- _Task to complete_:
With both ends included, repeat exactly the lines of the entries below from the one containing "dfstp_2 0.54, inv_1" down to the one containing "buf_4 0.22, mux2_2 0.36", and no others.

- _The data_:
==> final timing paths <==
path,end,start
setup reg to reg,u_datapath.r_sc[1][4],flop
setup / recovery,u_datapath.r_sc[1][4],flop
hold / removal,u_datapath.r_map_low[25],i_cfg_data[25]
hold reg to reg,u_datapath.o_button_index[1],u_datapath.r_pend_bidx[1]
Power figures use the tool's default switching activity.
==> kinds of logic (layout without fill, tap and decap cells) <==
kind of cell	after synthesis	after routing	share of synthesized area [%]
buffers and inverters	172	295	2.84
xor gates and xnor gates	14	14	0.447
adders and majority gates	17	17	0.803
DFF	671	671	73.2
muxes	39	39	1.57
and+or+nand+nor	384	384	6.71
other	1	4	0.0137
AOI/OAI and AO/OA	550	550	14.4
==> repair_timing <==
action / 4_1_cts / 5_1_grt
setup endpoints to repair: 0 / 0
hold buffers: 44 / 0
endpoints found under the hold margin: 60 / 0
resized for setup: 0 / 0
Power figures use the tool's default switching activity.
**config.mk**
```make
export PLATFORM = sky130hd
export DESIGN_NAME = modbus_rtu_response_decoder_flat
export DESIGN_NICKNAME = d
export VERILOG_FILES = /design/src/design/mrd_pkg.sv /design/src/design/mrd_req_if.sv /design/src/design/mrd_rsp_if.sv /design/src/design/modbus_rtu_response_decoder.sv /design/src/design/mrd_frame_state.sv /design/src/design/mrd_frame_check.sv /design/src/flat_wrapper.sv
export SDC_FILE = /design/constraint.sdc
export NUM_CORES = 1
export LEC_CHECK = 0
export BUFFER_PORTS_ARGS = -buffer_cell sky130_fd_sc_hd__buf_2
export CORE_AREA = 2 2 161 163
export DETAILED_ROUTE_END_ITERATION = 8
export DIE_AREA = 0 0 163 165
export PLACE_DENSITY_LB_ADDON = 0.25
export SETUP_SLACK_MARGIN = 0.05
export SLEW_MARGIN = 5
export SYNTH_ARGS = -nofsm -noshare
export SYNTH_HDL_FRONTEND = slang
export SYNTH_SLANG_ARGS = --single-unit
```
**constraint.sdc**
```tcl
create_clock -name clock -period 8.25 [get_ports clock]
set_input_delay 1.2375 -clock clock [delete_from_list [all_inputs] [get_ports clock]]
set_output_delay 1.2375 -clock clock [all_outputs]
set_load 0.05 [all_outputs]
```
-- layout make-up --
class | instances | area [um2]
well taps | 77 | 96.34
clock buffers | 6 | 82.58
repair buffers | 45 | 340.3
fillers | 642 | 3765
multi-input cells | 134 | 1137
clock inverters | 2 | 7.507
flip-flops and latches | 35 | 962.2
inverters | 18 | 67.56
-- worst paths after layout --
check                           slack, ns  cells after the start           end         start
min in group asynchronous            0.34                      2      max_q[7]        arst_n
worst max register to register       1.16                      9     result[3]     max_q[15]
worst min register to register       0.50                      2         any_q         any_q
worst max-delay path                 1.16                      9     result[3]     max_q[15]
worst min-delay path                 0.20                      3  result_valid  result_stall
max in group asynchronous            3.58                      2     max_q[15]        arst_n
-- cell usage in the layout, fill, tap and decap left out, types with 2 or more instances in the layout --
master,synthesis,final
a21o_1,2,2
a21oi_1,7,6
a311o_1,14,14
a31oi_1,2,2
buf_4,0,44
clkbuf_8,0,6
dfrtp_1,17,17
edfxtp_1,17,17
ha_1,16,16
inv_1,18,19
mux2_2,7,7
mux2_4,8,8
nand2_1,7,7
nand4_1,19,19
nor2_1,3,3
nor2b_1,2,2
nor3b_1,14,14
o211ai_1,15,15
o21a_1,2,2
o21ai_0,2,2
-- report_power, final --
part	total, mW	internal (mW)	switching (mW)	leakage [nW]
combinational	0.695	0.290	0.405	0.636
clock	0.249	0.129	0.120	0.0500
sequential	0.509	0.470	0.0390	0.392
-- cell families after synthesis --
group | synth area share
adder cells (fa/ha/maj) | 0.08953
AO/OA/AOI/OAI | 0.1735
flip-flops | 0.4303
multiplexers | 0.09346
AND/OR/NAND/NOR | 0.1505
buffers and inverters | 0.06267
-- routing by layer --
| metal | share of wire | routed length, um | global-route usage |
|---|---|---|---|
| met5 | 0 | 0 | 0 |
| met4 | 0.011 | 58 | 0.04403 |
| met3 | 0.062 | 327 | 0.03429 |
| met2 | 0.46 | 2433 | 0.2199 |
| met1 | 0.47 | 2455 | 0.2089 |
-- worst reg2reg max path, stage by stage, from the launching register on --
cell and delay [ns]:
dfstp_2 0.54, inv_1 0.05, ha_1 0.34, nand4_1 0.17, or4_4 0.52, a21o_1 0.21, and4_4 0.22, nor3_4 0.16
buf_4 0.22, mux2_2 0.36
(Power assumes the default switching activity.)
==> config.mk <==
export PLATFORM = sky130hd
export DESIGN_NAME = sskms_window
export DESIGN_NICKNAME = d
export VERILOG_FILES = /design/src/hw/rtl/sskms_pkg.sv /design/src/hw/rtl/sskms_window.sv
export SDC_FILE = /design/constraint.sdc
export NUM_CORES = 1
export LEC_CHECK = 0
export ABC_AREA = 1
export BUFFER_PORTS_ARGS = -buffer_cell sky130_fd_sc_hd__buf_2
export CAP_MARGIN = 20
export CORE_UTILIZATION = 43
export CTS_CLUSTER_DIAMETER = 150
export CTS_CLUSTER_SIZE = 14
export DETAILED_ROUTE_END_ITERATION = 12
export PLACE_DENSITY_LB_ADDON = 0.08
export SLEW_MARGIN = 20
export SYNTH_ARGS = -nofsm -noshare
export SYNTH_HDL_FRONTEND = slang
export SYNTH_SLANG_ARGS = --single-unit
==> constraint.sdc <==
create_clock -name clk -period 2.63 [get_ports clk]
set_clock_uncertainty 0.05 [all_clocks]
set_input_delay 0.3945 -clock clk [delete_from_list [all_inputs] [get_ports clk]]
set_output_delay 0.3945 -clock clk [all_outputs]
set_load 0.005 [all_outputs]
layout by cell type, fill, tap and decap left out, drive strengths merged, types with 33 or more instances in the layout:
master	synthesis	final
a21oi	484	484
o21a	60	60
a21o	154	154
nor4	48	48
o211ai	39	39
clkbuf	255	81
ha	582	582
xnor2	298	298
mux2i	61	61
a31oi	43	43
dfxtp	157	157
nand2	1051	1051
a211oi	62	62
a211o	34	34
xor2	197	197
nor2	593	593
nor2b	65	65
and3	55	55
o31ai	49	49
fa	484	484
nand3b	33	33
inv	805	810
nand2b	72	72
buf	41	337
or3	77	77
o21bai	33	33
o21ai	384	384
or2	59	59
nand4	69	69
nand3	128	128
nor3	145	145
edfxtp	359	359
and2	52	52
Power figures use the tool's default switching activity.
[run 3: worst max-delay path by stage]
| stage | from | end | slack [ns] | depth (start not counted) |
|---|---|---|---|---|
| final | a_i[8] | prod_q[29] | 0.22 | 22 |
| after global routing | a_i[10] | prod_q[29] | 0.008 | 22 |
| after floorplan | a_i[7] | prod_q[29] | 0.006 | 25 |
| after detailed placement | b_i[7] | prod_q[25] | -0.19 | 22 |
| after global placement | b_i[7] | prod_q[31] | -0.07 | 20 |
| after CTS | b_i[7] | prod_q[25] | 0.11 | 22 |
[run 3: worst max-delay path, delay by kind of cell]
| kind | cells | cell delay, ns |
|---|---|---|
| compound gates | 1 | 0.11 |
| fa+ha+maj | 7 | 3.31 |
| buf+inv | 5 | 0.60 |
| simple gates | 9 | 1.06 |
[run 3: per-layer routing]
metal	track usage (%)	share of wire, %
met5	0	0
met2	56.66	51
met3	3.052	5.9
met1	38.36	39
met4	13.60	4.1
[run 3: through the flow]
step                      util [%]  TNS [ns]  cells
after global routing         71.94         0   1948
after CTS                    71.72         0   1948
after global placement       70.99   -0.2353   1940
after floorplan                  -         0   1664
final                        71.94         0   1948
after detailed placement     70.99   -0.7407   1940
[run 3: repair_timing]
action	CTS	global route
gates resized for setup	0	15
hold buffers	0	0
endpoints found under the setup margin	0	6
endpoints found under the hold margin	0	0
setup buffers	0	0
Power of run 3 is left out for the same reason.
**config.mk**
```make
export PLATFORM = sky130hd
export DESIGN_NAME = lhes_wait
export DESIGN_NICKNAME = d
export VERILOG_FILES = /design/src/sv/lhes_pkg.sv /design/src/sv/lhes_wait.sv
export SDC_FILE = /design/constraint.sdc
export NUM_CORES = 2
export LEC_CHECK = 0
export BUFFER_PORTS_ARGS = -buffer_cell sky130_fd_sc_hd__buf_2
export CORE_ASPECT_RATIO = 2
export CORE_MARGIN = 5
export CORE_UTILIZATION = 65
export DETAILED_ROUTE_END_ITERATION = 10
export HOLD_SLACK_MARGIN = 0.02
export PLACE_DENSITY = 0.82
export SYNTH_ARGS = -nofsm -noshare
export SYNTH_HDL_FRONTEND = slang
export SYNTH_SLANG_ARGS = --single-unit
export TNS_END_PERCENT = 1
```
**constraint.sdc**
```tcl
create_clock -name clk_i -period 23.4 [get_ports clk_i]
set_clock_uncertainty 0.05 [all_clocks]
set_input_delay 3.51 -clock clk_i [delete_from_list [all_inputs] [get_ports clk_i]]
set_output_delay 3.51 -clock clk_i [all_outputs]
set_load 0.02 [all_outputs]
```
**src/sv/lhes_pkg.sv**
```systemverilog
// ----------------------------------------------------------------------------
// lhes_pkg
// Shared types and constants of the lattice hopping event step.
// ----------------------------------------------------------------------------
package lhes_pkg;

  localparam int MAX_SITES   = 1024;
  localparam int NUM_SITES   = MAX_SITES + 3;
  localparam int NUM_ENTRIES = 4 * NUM_SITES;
  localparam int TREE_AW     = $clog2(NUM_ENTRIES);
  localparam int TREE_SIZE   = 1 << TREE_AW;
  localparam int SITE_W      = 11;
  localparam int RATE_W      = 32;
  localparam int SUM_W       = 48;
  localparam int WAIT_W      = 40;
  localparam int NUM_REGS    = 6;
  localparam int PADDR_W     = 5;

  localparam logic [RATE_W-1:0] LN2_Q32  = 32'd2977044472;
  localparam logic [WAIT_W-1:0] WAIT_MAX = {WAIT_W{1'b1}};

  localparam logic STATUS_EVENT = 1'b0;
  localparam logic STATUS_NONE  = 1'b1;

  typedef enum logic [1:0] {
    ACT_BIND,
    ACT_UNBIND,
    ACT_HOP,
    ACT_DEACT
  } lhes_act_e;

  typedef struct packed {
    logic [SITE_W-1:0] n;
    logic [RATE_W-1:0] bind_rate;
    logic [RATE_W-1:0] unbind_rate;
    logic [RATE_W-1:0] hop_rate;
    logic [RATE_W-1:0] boosted_rate;
    logic [RATE_W-1:0] deact_rate;
  } lhes_cfg_t;

  typedef struct packed {
    logic              done;
    lhes_act_e         action;
    logic [SITE_W-1:0] site;
  } lhes_evt_t;

endpackage

```
**src/sv/lhes_wait.sv**
```systemverilog
// ----------------------------------------------------------------------------
// lhes_wait
// Wait time unit: -ln(u/2^32) by normalize and square, times 2^8, divided
// by the total rate one quotient bit per cycle, saturated to Q16.24.
// ----------------------------------------------------------------------------
module lhes_wait import lhes_pkg::*; (
  input  logic              clk_i,
  input  logic              rst_ni,
  input  logic              start_i,
  input  logic [31:0]       u_i,
  input  logic [SUM_W-1:0]  total_i,
  output logic              done_o,
  output logic [WAIT_W-1:0] wait_o
);

  localparam int NUM_W = 46;
  localparam int CNT_W = 6;

  typedef enum logic [2:0] {
    W_IDLE, W_NORM, W_SQ, W_LN1, W_LN2, W_DIV, W_DONE
  } state_e;

  state_e             state_q, state_d;
  logic [31:0]        x_q, x_d;
  logic [4:0]         z_q, z_d;
  logic [31:0]        frac_q, frac_d;
  logic [CNT_W-1:0]   cnt_q, cnt_d;
  logic [37:0]        ph_q, ph_d;
  logic [63:0]        pl_q, pl_d;
  logic [NUM_W-1:0]   num_q, num_d;
  logic [NUM_W-1:0]   quo_q, quo_d;
  logic [SUM_W-1:0]   rem_q, rem_d;
  logic [SUM_W-1:0]   den_q, den_d;

  logic [63:0]        sq;
  logic [32:0]        sq_top;
  logic [37:0]        l2;
  logic [37:0]        ln;
  logic [SUM_W:0]     rsh;

  always_comb begin
    state_d = state_q;
    x_d     = x_q;
    z_d     = z_q;
    frac_d  = frac_q;
    cnt_d   = cnt_q;
    ph_d    = ph_q;
    pl_d    = pl_q;
    num_d   = num_q;
    quo_d   = quo_q;
    rem_d   = rem_q;
    den_d   = den_q;
    sq      = 64'(x_q) * 64'(x_q);
    sq_top  = sq[63:31];
    l2      = {6'(z_q) + 6'd1, 32'd0} - 38'(frac_q);
    ln      = ph_q + 38'(pl_q[63:32]);
    rsh     = {rem_q, num_q[NUM_W-1]};
    unique case (state_q)
      W_IDLE: begin
        if (start_i) begin
          x_d     = (u_i == 32'd0) ? 32'd1 : u_i;
          z_d     = 5'd0;
          den_d   = total_i;
          state_d = W_NORM;
        end
      end
      W_NORM: begin
        if (x_q[31]) begin
          cnt_d   = '0;
          frac_d  = '0;
          state_d = W_SQ;
        end else begin
          x_d = {x_q[30:0], 1'b0};
          z_d = z_q + 5'd1;
        end
      end
      W_SQ: begin
        if (sq_top[32]) begin
          x_d    = sq_top[32:1];
          frac_d = {frac_q[30:0], 1'b1};
        end else begin
          x_d    = sq_top[31:0];
          frac_d = {frac_q[30:0], 1'b0};
        end
        cnt_d = cnt_q + 1'b1;
        if (cnt_q == CNT_W'(31)) state_d = W_LN1;
      end
      W_LN1: begin
        ph_d    = 38'(l2[37:32]) * 38'(LN2_Q32);
        pl_d    = 64'(l2[31:0]) * 64'(LN2_Q32);
        state_d = W_LN2;
      end
      W_LN2: begin
        num_d   = {ln, 8'd0};
        rem_d   = '0;
        quo_d   = '0;
        cnt_d   = '0;
        state_d = W_DIV;
      end
      W_DIV: begin
        if (rsh >= {1'b0, den_q}) begin
          rem_d = SUM_W'(rsh - {1'b0, den_q});
          quo_d = {quo_q[NUM_W-2:0], 1'b1};
        end else begin
          rem_d = rsh[SUM_W-1:0];
          quo_d = {quo_q[NUM_W-2:0], 1'b0};
        end
        num_d = {num_q[NUM_W-2:0], 1'b0};
        cnt_d = cnt_q + 1'b1;
        if (cnt_q == CNT_W'(NUM_W - 1)) state_d = W_DONE;
      end
      W_DONE: state_d = W_IDLE;
      default: state_d = W_IDLE;
    endcase
  end

  assign done_o = (state_q == W_DONE);
  assign wait_o = (quo_q > NUM_W'(WAIT_MAX)) ? WAIT_MAX : quo_q[WAIT_W-1:0];

  always_ff @(posedge clk_i or negedge rst_ni) begin
    if (!rst_ni) begin
      state_q <= W_IDLE;
    end else begin
      state_q <= state_d;
    end
  end

  always_ff @(posedge clk_i) begin
    x_q    <= x_d;
    z_q    <= z_d;
    frac_q <= frac_d;
    cnt_q  <= cnt_d;
    ph_q   <= ph_d;
    pl_q   <= pl_d;
    num_q  <= num_d;
    quo_q  <= quo_d;
    rem_q  <= rem_d;
    den_q  <= den_d;
  end

endmodule

```
==> run summary <==
Outcome = complete, but fails checks
Violated checks = design-rule violations
Net count, final = 8775
Buffers inserted by post-CTS timing repair = 0
Startpoint-to-endpoint class of the critical path = flip-flop to flip-flop
#FFs+latches synth = 325
Crit start category = flip-flop
Post-detailed-routing wire length = 195 mm
Ranking of synthesized cells by area = sky130_fd_sc_hd__fa_1, sky130_fd_sc_hd__ha_1, sky130_fd_sc_hd__edfxtp_1
CP Buf/Inv Count = 4
Total global-route track usage = 0.368
Ports placed on the boundary = 124
Die Outline Area = 108000 sq um
Critical path capture point type = flip-flop
Wire per inst = 24.1 um
Total of max-cap violations = 0
RSZ-0062 raised after global routing = false
Max Freq = 86.8 MHz
Total of buffers placed on input and output ports = 123
Synth area leader = sky130_fd_sc_hd__fa_1
First-pass GRT wire length = 297 mm
R2r endpoint = pl_q[63]
Critical-path cell with the highest stage delay = sky130_fd_sc_hd__edfxtp_1
Number of cells on the worst reg-to-reg path = 28
Most numerous cell in the Yosys netlist = sky130_fd_sc_hd__inv_1
Growth of design area from synthesis to finish = 5.04%
Maximum fanout encountered on the critical timing path = 13
Worst setup path startpoint = frac_q[0]
Via Count = 48752
Cell occurring most often along the worst timing path = sky130_fd_sc_hd__fa_1
Starting DRC count in detailed routing = 3313
Via count of the first global-routing pass = 54243
Rel. slew slack = 0.256
Post-DRT Antenna Nets = 0
Dpl hpwl = 159 mm
Core box area = 99900 sq um
Sequential element share of the synthesized area = 0.149
Area of the mapped netlist = 65500 sq um
Height of the chip = 459 um
Most numerous cell types in the synthesized netlist = sky130_fd_sc_hd__inv_1, sky130_fd_sc_hd__fa_1, sky130_fd_sc_hd__ha_1
R2r setup slk = 11.88 ns
Synthesized instance count = 6699
Floorplan die width = 234 um
Worst-Skew Late Latency = 0.59 ns
Number of H-tree levels = 2
Clock buffers created by TritonCTS = 34
Share of async-settable or async-resettable flops after synthesis = 0.00923
CTS tree = yes
Count of flip-flops with a built-in enable after synthesis = 322
Synth warn = 0
Share of post-route cells with drive strength above 1 = 0.0522
Worst Max-Slew Pin Slew = 1.12 ns
Clock slew at reported path FFs = 0.07 ns
Post-synthesis average cell area = 9.77 sq um
Total congestion overflow = 0
Kind of cell adding the most delay to the critical path = adder cells
Setup Viol. Count Final = 0
Largest stage delay, worst path = 0.82 ns
Main synth FF type = sky130_fd_sc_hd__edfxtp_1
Filler cell count in the final layout = 7633
Library cells used by synthesis = 89
Via density = 6.02
Proportion of netlist area held by the largest area contributor = 0.353
Required time worst endpoint = 23.66 ns
Final GP Congestion = 1.09
Fin. max-slew vios = 0
Crit path to = pl_q[63]
Min cycle time layout = 11.52 ns
Post-route clock period utilization = 0.492
Data arrival time of the critical path = 11.79 ns
CTS sink count = 325
Number of search-and-repair iterations in the first detailed-routing pass = 8
Clock root buffer = sky130_fd_sc_hd__clkbuf_16
Post_cts resized = 0
Final-report hold violation count = 0
Maximum number of pins on one net before global-route repair = 110
Hold-fix buffers at CTS = 0
Row cnt = 164
Number of DRC violations after detailed routing = 1
Largest buffer count on any clock path = 3
Worst path depth = 28
Initial core utilization = 0.655
Reg-to-Reg Start = frac_q[0]
Net count after synthesis = 8740
Post-Route Setup TNS = 0 ns
Initial antenna violation count = 9
Type of the most critical hold path = flip-flop to flip-flop
[src/hdl/trial_division_prime_test_unit.sv]
// Trial division (6k +/- 1 wheel) prime test with a bit-serial restoring divider.
// Values 0..3 and even values are settled without dividing; the rest run k trial divisors
//   (3, 5, 7, 11, ...) through the divider, one quotient bit per cycle.
// One candidate at a time: no new beat is taken while one is tested; o_stall stays high until the verdict
//   moves to the output register, which waits while the output beat is stalled.
// Reset: synchronous, active low; clears the sequencer and the output valid, no clearing pass.
`timescale 1ns / 1ps

module trial_division_prime_test_unit #(
    parameter int WIDTH = 32
) (
    input  logic             i_clk,
    input  logic             i_rst_n,
    input  logic             i_valid,
    output logic             o_stall,
    input  logic [WIDTH-1:0] i_candidate,
    output logic             o_valid,
    input  logic             i_stall,
    output logic [WIDTH-1:0] o_tested_value,
    output logic             o_is_prime
);

    // Divisor width: covers every divisor up to just past the square root of the candidate
    localparam int DW = (WIDTH + 1) / 2 + 1;
    localparam int CW = $clog2(WIDTH);
    localparam logic [DW-1:0] FIRST_DIV = DW'(3);
    localparam logic [DW-1:0] SHORT_STEP = DW'(2);
    localparam logic [DW-1:0] LONG_STEP = DW'(4);
    localparam logic [CW-1:0] LAST_BIT = CW'(WIDTH - 1);

    tdpt_pkg::t_state r_state, n_state;

    logic [WIDTH-1:0] r_cand, n_cand;      // candidate under test
    logic [WIDTH-1:0] r_num, n_num;        // dividend bits out, quotient bits in
    logic [DW-1:0]    r_rem, n_rem;        // partial remainder
    logic [DW-1:0]    r_div, n_div;        // current trial divisor
    logic             r_step4, n_step4;    // next wheel step is 4
    logic [CW-1:0]    r_cnt, n_cnt;        // index of the quotient bit in progress
    logic             r_result, n_result;  // verdict waiting for the output register
    logic             r_out_valid, n_out_valid;
    logic [WIDTH-1:0] r_out_value, n_out_value;
    logic             r_out_prime, n_out_prime;

    logic [DW:0]      w_partial;
    logic [DW+1:0]    w_diff;
    logic             w_ge;
    logic             w_in_beat;
    logic             w_out_beat;
    logic             w_out_free;

    // Divider step: bring down one dividend bit, subtract when it fits
    assign w_partial = {r_rem, r_num[WIDTH-1]};
    assign w_diff    = {1'b0, w_partial} - {2'b00, r_div};
    assign w_ge      = ~w_diff[DW+1];

    assign w_in_beat  = i_valid && !o_stall;
    assign w_out_beat = r_out_valid && !i_stall;
    assign w_out_free = !r_out_valid || !i_stall;

    assign o_stall        = (r_state != tdpt_pkg::ST_IDLE);
    assign o_valid        = r_out_valid;
    assign o_tested_value = r_out_value;
    assign o_is_prime     = r_out_prime;

    // Next state and datapath
    always_comb begin
        n_state     = r_state;
        n_cand      = r_cand;
        n_num       = r_num;
        n_rem       = r_rem;
        n_div       = r_div;
        n_step4     = r_step4;
        n_cnt       = r_cnt;
        n_result    = r_result;
        n_out_valid = r_out_valid;
        n_out_value = r_out_value;
        n_out_prime = r_out_prime;

        // Drop the output beat once it is taken
        if (w_out_beat) begin
            n_out_valid = 1'b0;
        end

        case (r_state)
            tdpt_pkg::ST_IDLE: begin
                if (w_in_beat) begin
                    n_cand  = i_candidate;
                    n_num   = i_candidate;
                    n_rem   = '0;
                    n_div   = FIRST_DIV;
                    n_step4 = 1'b0;
                    n_cnt   = LAST_BIT;
                    // Settle small and even values without dividing
                    if (i_candidate <= WIDTH'(1)) begin
                        n_result = 1'b0;
                        n_state  = tdpt_pkg::ST_DONE;
                    end else if (i_candidate == WIDTH'(2) || i_candidate == WIDTH'(3)) begin
                        n_result = 1'b1;
                        n_state  = tdpt_pkg::ST_DONE;
                    end else if (!i_candidate[0]) begin
                        n_result = 1'b0;
                        n_state  = tdpt_pkg::ST_DONE;
                    end else begin
                        n_state = tdpt_pkg::ST_DIV;
                    end
                end
            end
            tdpt_pkg::ST_DIV: begin
                n_num = {r_num[WIDTH-2:0], w_ge};
                n_rem = w_ge ? w_diff[DW-1:0] : w_partial[DW-1:0];
                n_cnt = r_cnt - CW'(1);
                if (r_cnt == '0) begin
                    // Quotient below divisor: divisor squared exceeds candidate
                    if (n_num < {{(WIDTH-DW){1'b0}}, r_div}) begin
                        n_result = 1'b1;
                        n_state  = tdpt_pkg::ST_DONE;
                    end else if (n_rem == '0) begin
                        n_result = 1'b0;
                        n_state  = tdpt_pkg::ST_DONE;
                    end else begin
                        // Advance along the wheel and restart the divider
                        n_div = r_div + (r_step4 ? LONG_STEP : SHORT_STEP);
                        if (r_div != FIRST_DIV) begin
                            n_step4 = ~r_step4;
                        end
                        n_num = r_cand;
                        n_rem = '0;
                        n_cnt = LAST_BIT;
                    end
                end
            end
            tdpt_pkg::ST_DONE: begin
                // Hand the verdict to the output register when it has room
                if (w_out_free) begin
                    n_out_valid = 1'b1;
                    n_out_value = r_cand;
                    n_out_prime = r_result;
                    n_state     = tdpt_pkg::ST_IDLE;
                end
            end
            default: begin
                n_state = tdpt_pkg::ST_IDLE;
            end
        endcase
    end

    // Control registers
    always_ff @(posedge i_clk) begin
        if (!i_rst_n) begin
            r_state     <= tdpt_pkg::ST_IDLE;
            r_out_valid <= 1'b0;
        end else begin
            r_state     <= n_state;
            r_out_valid <= n_out_valid;
        end
    end

    // Payload registers
    always_ff @(posedge i_clk) begin
        r_cand      <= n_cand;
        r_num       <= n_num;
        r_rem       <= n_rem;
        r_div       <= n_div;
        r_step4     <= n_step4;
        r_cnt       <= n_cnt;
        r_result    <= n_result;
        r_out_value <= n_out_value;
        r_out_prime <= n_out_prime;
    end

`ifndef SYNTHESIS
    // A new output beat only comes from a finished test
    a_out_from_done: assert property (@(posedge i_clk) disable iff (!i_rst_n)
        $rose(o_valid) |-> $past(r_state == tdpt_pkg::ST_DONE))
        else $error("output beat without a finished test");

    // Trial divisors are odd and start at three
    a_div_odd: assert property (@(posedge i_clk) disable iff (!i_rst_n)
        (r_state == tdpt_pkg::ST_DIV) |-> (r_div[0] && r_div >= FIRST_DIV))
        else $error("trial divisor out of sequence");

    // Partial remainder stays below the divisor
    a_rem_bound: assert property (@(posedge i_clk) disable iff (!i_rst_n)
        (r_state == tdpt_pkg::ST_DIV) |-> (r_rem < r_div))
        else $error("partial remainder not reduced");

    // Candidate holds while the divider runs
    a_cand_hold: assert property (@(posedge i_clk) disable iff (!i_rst_n)
        (r_state == tdpt_pkg::ST_DIV && $past(r_state == tdpt_pkg::ST_DIV))
        |-> $stable(r_cand))
        else $error("candidate changed during test");
`endif

endmodule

- _Solution to the exercise_:
dfstp_2 0.54, inv_1 0.05, ha_1 0.34, nand4_1 0.17, or4_4 0.52, a21o_1 0.21, and4_4 0.22, nor3_4 0.16
buf_4 0.22, mux2_2 0.36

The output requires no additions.